## Exercise description
Counting only lines below that hold "elaborated", give the total alone.

---- Data for analysis

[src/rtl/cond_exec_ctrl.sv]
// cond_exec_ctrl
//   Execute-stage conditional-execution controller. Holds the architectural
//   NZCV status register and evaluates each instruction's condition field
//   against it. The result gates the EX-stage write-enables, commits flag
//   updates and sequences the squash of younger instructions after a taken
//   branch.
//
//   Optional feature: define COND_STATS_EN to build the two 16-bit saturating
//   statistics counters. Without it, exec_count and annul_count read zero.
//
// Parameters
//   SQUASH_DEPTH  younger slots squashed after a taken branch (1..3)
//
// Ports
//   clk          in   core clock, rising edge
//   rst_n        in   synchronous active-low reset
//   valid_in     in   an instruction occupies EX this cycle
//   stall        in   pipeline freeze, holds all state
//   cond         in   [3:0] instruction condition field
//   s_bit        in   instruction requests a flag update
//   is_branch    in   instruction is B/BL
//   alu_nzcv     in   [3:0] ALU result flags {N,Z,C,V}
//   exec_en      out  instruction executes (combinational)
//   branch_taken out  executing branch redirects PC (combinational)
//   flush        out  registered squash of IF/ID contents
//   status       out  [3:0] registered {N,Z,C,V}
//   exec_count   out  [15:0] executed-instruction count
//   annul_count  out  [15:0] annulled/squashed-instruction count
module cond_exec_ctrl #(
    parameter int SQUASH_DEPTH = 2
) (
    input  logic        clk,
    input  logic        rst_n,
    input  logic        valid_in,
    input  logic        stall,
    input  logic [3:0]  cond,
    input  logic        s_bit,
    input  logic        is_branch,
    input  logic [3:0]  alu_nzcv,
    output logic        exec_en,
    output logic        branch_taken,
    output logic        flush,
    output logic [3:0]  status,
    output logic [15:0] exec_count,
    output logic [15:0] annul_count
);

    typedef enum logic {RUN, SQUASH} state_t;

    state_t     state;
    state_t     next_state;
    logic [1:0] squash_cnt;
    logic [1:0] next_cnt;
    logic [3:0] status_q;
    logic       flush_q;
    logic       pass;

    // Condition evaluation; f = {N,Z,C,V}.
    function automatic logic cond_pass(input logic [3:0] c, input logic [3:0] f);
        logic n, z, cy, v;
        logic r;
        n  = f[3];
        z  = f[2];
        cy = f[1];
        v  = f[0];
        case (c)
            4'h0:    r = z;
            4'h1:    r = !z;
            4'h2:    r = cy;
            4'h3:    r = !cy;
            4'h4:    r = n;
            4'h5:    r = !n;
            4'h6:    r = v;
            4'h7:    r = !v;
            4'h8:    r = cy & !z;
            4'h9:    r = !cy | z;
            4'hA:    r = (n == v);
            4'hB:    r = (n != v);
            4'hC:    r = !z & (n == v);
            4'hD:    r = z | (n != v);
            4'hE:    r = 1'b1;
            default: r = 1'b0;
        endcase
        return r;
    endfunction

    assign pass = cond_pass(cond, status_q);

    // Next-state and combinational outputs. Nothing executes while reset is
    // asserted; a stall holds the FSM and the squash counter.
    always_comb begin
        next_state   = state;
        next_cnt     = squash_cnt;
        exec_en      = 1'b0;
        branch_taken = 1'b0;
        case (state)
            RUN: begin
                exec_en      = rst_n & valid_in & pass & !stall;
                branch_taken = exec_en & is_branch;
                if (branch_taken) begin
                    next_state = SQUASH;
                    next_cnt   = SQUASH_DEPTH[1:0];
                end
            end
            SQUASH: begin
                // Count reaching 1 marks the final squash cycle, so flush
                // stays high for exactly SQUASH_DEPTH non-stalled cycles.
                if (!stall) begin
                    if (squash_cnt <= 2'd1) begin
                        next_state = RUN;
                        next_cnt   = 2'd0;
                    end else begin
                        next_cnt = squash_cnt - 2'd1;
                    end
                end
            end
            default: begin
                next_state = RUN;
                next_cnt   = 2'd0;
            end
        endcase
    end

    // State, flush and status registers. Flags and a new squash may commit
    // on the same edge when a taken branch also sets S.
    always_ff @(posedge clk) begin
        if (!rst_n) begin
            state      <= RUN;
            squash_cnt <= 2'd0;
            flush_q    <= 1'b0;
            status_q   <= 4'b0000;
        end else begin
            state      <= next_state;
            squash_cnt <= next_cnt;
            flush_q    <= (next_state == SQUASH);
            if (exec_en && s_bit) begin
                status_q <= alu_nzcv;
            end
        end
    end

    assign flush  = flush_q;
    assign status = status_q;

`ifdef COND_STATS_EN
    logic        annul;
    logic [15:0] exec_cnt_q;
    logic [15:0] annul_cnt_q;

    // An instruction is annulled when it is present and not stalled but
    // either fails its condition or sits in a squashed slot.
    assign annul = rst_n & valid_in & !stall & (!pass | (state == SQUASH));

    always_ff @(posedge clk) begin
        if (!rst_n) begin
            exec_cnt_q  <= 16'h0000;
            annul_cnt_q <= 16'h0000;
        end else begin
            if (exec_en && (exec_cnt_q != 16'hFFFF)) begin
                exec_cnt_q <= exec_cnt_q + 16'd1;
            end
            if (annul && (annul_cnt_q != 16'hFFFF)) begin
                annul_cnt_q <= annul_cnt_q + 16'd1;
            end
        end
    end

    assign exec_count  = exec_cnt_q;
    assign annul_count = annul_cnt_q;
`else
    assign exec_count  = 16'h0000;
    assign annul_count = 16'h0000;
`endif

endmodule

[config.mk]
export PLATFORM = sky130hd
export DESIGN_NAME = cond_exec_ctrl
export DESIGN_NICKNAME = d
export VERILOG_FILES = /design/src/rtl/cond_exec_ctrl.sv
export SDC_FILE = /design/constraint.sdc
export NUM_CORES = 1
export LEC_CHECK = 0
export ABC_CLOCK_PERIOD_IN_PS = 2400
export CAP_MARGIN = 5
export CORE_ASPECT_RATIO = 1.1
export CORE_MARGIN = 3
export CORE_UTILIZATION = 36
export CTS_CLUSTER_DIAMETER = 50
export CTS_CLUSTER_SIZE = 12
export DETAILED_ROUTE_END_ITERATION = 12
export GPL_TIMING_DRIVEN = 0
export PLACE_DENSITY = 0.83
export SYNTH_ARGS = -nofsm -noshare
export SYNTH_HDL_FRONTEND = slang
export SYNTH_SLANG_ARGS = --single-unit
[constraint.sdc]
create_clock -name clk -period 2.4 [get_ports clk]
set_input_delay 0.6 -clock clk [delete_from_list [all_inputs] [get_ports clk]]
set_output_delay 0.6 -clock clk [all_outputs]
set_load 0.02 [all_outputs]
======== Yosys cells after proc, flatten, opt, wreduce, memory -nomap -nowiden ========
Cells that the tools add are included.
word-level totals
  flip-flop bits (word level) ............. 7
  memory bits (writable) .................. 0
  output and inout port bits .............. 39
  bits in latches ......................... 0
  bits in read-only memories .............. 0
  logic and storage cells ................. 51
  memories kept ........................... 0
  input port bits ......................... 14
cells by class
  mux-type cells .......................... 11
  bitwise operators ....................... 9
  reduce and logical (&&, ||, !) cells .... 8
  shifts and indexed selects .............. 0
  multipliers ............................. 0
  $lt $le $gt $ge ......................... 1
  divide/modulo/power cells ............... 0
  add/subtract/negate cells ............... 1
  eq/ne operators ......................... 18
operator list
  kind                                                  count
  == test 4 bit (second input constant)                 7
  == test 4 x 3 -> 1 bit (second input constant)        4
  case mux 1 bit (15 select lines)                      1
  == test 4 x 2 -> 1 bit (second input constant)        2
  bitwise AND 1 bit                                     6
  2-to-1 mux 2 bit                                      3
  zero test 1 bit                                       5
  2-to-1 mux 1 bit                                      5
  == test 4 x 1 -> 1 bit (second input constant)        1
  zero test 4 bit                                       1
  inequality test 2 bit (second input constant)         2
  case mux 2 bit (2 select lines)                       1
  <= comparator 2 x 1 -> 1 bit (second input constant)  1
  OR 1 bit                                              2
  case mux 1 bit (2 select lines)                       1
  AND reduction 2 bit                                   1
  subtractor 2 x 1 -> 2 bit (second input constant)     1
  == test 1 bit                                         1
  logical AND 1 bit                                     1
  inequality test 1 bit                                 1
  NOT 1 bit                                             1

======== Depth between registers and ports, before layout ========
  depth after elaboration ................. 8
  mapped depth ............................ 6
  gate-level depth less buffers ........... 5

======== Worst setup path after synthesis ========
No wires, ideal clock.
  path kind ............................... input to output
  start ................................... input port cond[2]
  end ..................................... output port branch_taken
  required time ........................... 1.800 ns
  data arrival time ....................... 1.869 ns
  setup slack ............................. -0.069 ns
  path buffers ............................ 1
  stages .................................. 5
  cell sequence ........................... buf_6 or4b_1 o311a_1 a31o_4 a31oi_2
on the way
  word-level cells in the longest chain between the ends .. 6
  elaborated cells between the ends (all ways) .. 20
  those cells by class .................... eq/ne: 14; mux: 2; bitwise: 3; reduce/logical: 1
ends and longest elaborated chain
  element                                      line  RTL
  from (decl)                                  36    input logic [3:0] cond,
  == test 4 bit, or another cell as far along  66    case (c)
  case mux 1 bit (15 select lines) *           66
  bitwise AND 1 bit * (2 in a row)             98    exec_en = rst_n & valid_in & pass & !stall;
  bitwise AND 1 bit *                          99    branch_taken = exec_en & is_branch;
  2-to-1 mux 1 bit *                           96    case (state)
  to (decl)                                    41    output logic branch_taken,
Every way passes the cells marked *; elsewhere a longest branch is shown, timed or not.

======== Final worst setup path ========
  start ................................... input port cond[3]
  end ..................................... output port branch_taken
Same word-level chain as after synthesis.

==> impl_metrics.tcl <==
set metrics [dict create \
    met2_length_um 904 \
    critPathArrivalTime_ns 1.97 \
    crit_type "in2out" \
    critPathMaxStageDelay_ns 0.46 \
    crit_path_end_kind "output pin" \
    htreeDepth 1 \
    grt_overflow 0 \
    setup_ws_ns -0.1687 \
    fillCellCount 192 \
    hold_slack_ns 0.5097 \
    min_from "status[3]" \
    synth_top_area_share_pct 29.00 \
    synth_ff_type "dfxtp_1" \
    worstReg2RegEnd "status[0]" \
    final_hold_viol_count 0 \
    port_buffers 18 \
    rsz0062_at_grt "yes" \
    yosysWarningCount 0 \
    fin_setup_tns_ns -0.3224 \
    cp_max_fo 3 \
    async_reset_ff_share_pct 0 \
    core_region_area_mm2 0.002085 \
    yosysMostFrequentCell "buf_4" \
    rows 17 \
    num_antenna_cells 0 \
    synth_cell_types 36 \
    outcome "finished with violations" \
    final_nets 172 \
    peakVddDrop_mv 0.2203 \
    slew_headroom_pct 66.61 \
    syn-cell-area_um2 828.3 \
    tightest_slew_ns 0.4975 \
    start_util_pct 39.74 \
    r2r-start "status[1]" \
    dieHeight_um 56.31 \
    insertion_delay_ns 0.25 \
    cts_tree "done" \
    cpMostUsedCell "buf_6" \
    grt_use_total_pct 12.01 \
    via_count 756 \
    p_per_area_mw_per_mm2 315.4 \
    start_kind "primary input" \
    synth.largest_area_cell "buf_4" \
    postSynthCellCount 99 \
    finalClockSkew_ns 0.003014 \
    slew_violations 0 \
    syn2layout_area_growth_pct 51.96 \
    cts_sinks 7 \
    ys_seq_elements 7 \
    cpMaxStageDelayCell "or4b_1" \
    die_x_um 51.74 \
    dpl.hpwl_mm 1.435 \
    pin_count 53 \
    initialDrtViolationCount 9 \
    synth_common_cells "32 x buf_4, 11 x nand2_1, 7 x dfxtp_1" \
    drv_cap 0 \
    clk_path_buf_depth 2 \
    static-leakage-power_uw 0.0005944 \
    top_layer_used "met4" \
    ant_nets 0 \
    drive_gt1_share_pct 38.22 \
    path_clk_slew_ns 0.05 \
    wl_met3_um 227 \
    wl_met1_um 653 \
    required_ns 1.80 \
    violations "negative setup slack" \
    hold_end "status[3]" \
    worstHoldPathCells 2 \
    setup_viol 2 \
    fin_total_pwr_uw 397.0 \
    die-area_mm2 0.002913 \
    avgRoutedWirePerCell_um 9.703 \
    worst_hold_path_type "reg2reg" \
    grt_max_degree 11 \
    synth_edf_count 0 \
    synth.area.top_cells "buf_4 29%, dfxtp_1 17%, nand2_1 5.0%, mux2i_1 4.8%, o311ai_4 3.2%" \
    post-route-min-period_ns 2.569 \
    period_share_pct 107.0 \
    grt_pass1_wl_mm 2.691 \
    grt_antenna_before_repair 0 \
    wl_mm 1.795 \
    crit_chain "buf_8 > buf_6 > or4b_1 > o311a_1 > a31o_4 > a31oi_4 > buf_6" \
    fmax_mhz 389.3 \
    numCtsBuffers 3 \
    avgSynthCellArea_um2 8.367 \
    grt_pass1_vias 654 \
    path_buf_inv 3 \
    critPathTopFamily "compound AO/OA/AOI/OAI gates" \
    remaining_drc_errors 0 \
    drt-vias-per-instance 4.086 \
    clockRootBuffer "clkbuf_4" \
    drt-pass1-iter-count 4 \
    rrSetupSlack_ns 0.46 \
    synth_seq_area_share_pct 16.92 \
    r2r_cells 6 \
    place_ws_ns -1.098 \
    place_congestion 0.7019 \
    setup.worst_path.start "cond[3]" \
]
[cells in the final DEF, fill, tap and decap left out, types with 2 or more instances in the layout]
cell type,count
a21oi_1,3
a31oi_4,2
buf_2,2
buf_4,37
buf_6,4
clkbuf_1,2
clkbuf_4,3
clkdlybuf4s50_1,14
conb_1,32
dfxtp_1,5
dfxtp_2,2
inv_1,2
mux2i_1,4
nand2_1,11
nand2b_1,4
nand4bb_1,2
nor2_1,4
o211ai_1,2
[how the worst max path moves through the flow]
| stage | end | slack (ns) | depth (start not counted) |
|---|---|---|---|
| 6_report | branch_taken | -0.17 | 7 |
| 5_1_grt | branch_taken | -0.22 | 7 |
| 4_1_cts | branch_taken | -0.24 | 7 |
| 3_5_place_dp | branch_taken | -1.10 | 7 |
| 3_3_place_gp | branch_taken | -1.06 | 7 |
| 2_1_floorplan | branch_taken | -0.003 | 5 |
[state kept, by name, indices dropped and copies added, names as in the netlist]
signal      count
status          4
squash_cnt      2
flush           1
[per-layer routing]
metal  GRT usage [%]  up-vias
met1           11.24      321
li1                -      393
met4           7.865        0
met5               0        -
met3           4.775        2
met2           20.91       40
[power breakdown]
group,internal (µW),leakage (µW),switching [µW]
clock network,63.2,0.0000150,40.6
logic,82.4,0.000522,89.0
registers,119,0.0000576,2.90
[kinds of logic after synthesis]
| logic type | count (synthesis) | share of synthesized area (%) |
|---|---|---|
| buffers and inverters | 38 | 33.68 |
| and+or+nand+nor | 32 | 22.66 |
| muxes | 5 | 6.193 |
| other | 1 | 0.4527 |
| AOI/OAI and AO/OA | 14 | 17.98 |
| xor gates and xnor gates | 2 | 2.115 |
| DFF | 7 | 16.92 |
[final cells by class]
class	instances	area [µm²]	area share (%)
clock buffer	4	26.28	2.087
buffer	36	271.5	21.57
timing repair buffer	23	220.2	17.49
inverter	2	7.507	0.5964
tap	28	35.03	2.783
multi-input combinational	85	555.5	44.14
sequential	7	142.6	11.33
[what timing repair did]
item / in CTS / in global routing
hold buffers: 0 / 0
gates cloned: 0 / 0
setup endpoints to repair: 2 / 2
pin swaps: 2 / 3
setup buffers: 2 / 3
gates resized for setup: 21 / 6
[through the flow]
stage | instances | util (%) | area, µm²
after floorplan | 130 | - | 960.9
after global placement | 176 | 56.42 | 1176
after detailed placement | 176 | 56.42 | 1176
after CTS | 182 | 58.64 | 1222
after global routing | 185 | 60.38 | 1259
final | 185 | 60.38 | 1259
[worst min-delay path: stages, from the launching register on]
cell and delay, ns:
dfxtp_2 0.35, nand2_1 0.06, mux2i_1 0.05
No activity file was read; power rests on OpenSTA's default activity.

--------
---- Data for analysis

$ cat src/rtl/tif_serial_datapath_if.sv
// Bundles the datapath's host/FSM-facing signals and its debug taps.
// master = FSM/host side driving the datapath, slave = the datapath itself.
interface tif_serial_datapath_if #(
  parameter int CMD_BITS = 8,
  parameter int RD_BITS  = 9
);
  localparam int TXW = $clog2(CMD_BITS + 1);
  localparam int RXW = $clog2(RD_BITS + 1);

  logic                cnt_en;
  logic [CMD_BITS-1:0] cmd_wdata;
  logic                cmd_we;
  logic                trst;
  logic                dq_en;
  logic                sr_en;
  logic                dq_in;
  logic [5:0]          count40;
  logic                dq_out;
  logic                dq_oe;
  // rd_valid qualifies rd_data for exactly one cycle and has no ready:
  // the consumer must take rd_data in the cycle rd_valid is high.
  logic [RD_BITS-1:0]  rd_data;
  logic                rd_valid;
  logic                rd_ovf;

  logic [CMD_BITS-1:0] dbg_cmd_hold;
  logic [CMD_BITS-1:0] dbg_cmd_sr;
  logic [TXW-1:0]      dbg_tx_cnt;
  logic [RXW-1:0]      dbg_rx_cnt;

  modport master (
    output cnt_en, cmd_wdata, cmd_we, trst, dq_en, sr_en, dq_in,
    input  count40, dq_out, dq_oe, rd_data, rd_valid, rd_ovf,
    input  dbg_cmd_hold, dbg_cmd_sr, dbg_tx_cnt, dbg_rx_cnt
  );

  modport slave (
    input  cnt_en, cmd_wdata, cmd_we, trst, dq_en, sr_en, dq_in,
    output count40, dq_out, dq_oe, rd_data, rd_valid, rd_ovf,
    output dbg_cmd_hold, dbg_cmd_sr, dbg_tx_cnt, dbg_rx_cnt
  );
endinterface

--------
---- Data for analysis

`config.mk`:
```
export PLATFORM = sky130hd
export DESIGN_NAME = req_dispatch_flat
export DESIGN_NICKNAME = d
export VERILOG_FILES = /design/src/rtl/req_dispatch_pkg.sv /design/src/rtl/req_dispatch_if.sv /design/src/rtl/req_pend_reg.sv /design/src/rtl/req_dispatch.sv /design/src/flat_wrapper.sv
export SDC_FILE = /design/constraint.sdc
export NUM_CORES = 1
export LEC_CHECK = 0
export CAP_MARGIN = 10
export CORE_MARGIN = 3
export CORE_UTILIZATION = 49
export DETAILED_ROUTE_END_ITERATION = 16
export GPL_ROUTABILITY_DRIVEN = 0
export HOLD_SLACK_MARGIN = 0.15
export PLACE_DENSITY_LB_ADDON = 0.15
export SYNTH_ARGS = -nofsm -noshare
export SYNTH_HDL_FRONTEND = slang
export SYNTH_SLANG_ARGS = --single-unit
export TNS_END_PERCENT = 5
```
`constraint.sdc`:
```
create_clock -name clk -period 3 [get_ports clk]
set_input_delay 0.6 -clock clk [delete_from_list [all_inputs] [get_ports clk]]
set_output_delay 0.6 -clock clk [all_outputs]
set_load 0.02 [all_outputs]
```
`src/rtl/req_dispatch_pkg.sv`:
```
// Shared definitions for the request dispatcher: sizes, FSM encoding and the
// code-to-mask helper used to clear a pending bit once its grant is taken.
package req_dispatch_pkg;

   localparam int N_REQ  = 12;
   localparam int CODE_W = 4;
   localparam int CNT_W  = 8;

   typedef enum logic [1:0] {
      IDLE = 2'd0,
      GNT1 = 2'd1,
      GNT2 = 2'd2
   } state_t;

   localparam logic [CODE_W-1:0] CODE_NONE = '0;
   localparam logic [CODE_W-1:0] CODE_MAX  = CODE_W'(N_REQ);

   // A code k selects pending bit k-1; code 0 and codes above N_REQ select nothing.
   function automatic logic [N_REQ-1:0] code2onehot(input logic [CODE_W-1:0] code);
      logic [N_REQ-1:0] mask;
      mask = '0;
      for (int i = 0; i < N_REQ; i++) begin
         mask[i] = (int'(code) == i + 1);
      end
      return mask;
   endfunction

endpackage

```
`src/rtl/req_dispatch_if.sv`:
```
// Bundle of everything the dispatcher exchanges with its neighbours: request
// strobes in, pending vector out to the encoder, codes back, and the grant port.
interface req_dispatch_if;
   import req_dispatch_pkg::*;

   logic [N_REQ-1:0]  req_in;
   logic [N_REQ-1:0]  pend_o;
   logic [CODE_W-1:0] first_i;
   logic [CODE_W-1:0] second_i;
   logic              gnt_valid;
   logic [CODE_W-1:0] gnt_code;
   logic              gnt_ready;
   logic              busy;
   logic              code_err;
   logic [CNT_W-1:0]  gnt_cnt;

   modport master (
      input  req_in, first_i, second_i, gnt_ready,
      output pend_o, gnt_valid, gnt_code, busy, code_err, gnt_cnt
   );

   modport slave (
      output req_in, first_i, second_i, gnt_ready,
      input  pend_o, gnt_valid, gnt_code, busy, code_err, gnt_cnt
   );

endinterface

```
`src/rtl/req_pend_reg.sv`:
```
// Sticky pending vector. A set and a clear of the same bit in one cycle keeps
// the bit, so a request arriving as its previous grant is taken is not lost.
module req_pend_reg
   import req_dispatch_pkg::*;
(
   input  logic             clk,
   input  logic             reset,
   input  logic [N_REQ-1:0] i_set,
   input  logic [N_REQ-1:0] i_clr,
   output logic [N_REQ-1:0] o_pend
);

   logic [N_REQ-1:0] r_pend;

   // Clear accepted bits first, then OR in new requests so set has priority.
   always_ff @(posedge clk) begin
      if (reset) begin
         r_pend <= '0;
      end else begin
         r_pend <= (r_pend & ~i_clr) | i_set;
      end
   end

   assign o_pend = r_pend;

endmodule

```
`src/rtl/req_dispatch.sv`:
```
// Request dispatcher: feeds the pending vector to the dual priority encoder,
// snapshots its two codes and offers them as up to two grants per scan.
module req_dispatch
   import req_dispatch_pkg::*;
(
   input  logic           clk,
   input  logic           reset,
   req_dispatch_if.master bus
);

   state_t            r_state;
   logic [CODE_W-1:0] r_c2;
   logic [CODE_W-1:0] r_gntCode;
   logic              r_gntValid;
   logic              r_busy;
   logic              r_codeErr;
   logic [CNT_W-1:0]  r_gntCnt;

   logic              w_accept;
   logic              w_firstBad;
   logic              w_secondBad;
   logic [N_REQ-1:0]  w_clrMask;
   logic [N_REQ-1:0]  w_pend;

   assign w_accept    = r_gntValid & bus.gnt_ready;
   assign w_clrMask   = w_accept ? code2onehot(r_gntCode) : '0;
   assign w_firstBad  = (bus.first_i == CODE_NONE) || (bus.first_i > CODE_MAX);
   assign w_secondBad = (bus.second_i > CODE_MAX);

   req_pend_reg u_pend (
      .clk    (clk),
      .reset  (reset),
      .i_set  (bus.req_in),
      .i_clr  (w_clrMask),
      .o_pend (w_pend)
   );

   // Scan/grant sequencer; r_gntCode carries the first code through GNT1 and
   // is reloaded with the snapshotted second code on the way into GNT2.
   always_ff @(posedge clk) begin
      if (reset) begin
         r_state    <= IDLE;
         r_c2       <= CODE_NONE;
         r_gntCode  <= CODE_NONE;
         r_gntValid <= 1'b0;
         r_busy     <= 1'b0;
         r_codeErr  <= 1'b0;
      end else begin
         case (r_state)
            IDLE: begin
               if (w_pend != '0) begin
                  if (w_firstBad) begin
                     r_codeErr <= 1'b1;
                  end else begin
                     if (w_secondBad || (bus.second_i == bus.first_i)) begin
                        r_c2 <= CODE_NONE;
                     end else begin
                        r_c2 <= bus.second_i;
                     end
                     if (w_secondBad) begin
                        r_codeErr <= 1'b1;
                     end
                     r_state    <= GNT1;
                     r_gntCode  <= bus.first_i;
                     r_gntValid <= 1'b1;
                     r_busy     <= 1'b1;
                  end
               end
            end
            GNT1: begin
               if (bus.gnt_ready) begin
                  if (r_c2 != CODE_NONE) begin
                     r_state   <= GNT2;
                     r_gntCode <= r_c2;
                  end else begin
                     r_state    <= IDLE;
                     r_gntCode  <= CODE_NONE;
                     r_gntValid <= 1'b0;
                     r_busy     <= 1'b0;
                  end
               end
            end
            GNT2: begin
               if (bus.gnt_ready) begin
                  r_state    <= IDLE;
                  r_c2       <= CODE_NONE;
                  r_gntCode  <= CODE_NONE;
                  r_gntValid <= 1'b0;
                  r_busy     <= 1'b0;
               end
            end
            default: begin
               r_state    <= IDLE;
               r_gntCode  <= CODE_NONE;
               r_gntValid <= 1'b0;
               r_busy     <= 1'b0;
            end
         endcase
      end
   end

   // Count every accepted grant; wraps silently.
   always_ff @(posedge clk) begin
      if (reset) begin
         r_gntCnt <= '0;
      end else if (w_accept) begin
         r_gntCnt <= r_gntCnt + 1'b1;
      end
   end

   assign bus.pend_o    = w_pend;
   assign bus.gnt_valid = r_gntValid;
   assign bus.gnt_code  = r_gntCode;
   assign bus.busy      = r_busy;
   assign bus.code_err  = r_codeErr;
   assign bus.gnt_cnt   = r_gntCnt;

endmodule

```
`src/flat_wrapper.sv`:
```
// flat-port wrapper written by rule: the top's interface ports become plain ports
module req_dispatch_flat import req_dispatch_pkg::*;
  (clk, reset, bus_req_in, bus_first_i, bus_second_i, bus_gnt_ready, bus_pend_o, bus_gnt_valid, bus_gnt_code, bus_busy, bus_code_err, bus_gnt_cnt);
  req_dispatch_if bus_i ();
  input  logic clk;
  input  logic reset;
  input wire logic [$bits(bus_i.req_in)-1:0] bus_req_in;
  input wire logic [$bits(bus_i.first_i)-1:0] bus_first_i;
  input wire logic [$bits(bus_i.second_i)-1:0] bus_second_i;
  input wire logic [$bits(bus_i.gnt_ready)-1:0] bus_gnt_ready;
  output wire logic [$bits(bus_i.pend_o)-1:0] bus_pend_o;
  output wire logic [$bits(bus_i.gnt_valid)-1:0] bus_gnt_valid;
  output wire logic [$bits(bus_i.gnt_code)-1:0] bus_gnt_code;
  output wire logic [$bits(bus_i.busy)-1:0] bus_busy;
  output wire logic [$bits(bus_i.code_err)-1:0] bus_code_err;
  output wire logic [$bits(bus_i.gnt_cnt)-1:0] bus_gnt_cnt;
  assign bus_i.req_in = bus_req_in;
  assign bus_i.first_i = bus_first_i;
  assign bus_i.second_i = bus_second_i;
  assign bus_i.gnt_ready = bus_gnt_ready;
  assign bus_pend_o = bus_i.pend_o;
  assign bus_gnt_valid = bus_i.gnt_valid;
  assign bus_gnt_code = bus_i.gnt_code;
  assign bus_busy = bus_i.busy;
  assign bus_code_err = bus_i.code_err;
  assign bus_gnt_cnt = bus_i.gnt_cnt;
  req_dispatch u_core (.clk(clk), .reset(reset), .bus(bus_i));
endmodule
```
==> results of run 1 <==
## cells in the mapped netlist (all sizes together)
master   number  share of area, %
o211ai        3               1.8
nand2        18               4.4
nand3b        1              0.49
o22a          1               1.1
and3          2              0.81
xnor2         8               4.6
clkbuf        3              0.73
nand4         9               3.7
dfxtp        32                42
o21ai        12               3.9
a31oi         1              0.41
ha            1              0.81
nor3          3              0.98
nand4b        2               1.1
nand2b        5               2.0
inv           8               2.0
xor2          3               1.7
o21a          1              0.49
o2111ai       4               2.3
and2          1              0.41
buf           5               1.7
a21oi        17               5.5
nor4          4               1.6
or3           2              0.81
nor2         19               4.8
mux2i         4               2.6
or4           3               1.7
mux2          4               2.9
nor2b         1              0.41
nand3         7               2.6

--------

## Expected output
2